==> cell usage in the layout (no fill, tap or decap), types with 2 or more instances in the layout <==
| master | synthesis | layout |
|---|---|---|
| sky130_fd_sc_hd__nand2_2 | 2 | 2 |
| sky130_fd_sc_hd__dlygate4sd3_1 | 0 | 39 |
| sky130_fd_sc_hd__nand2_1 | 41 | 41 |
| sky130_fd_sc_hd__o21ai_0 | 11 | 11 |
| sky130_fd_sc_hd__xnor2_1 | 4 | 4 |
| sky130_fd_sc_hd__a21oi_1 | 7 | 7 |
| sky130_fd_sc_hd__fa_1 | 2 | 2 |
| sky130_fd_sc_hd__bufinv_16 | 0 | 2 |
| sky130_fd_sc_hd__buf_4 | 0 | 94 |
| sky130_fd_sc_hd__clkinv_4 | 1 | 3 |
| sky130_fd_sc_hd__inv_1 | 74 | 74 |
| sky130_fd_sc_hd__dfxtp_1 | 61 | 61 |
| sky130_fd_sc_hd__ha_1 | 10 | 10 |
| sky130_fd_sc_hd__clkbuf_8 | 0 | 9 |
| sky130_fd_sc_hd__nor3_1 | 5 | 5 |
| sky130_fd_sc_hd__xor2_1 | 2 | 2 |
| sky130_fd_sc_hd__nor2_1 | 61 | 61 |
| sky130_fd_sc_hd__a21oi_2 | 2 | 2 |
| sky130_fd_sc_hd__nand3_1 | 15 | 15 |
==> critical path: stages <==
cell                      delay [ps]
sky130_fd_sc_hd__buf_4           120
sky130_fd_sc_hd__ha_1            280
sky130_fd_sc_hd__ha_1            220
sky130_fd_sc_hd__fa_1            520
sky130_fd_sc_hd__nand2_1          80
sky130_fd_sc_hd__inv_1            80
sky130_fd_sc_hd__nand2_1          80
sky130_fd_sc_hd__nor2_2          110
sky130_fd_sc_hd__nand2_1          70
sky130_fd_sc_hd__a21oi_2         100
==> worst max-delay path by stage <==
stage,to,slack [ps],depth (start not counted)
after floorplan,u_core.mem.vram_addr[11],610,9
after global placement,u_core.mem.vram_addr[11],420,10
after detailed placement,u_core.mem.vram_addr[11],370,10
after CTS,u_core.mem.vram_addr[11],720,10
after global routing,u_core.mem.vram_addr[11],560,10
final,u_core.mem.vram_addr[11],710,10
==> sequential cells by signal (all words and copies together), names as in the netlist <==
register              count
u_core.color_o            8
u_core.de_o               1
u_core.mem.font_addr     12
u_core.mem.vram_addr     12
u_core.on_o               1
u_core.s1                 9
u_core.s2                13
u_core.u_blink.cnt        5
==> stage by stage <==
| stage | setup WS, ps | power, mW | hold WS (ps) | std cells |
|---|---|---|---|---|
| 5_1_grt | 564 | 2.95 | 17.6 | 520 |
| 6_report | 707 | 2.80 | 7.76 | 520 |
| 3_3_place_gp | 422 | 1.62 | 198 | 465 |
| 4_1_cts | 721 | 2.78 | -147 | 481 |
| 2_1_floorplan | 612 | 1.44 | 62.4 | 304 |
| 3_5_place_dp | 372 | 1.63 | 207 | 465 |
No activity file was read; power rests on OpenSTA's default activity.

---

Look above for the line with "sky130_fd_sc_hd__buf_4 | 0 | 94 |" and the line with "worst max-delay path". Retype those two lines and every line between them exactly, adding nothing.

| sky130_fd_sc_hd__buf_4 | 0 | 94 |
| sky130_fd_sc_hd__clkinv_4 | 1 | 3 |
| sky130_fd_sc_hd__inv_1 | 74 | 74 |
| sky130_fd_sc_hd__dfxtp_1 | 61 | 61 |
| sky130_fd_sc_hd__ha_1 | 10 | 10 |
| sky130_fd_sc_hd__clkbuf_8 | 0 | 9 |
| sky130_fd_sc_hd__nor3_1 | 5 | 5 |
| sky130_fd_sc_hd__xor2_1 | 2 | 2 |
| sky130_fd_sc_hd__nor2_1 | 61 | 61 |
| sky130_fd_sc_hd__a21oi_2 | 2 | 2 |
| sky130_fd_sc_hd__nand3_1 | 15 | 15 |
==> critical path: stages <==
cell                      delay [ps]
sky130_fd_sc_hd__buf_4           120
sky130_fd_sc_hd__ha_1            280
sky130_fd_sc_hd__ha_1            220
sky130_fd_sc_hd__fa_1            520
sky130_fd_sc_hd__nand2_1          80
sky130_fd_sc_hd__inv_1            80
sky130_fd_sc_hd__nand2_1          80
sky130_fd_sc_hd__nor2_2          110
sky130_fd_sc_hd__nand2_1          70
sky130_fd_sc_hd__a21oi_2         100
==> worst max-delay path by stage <==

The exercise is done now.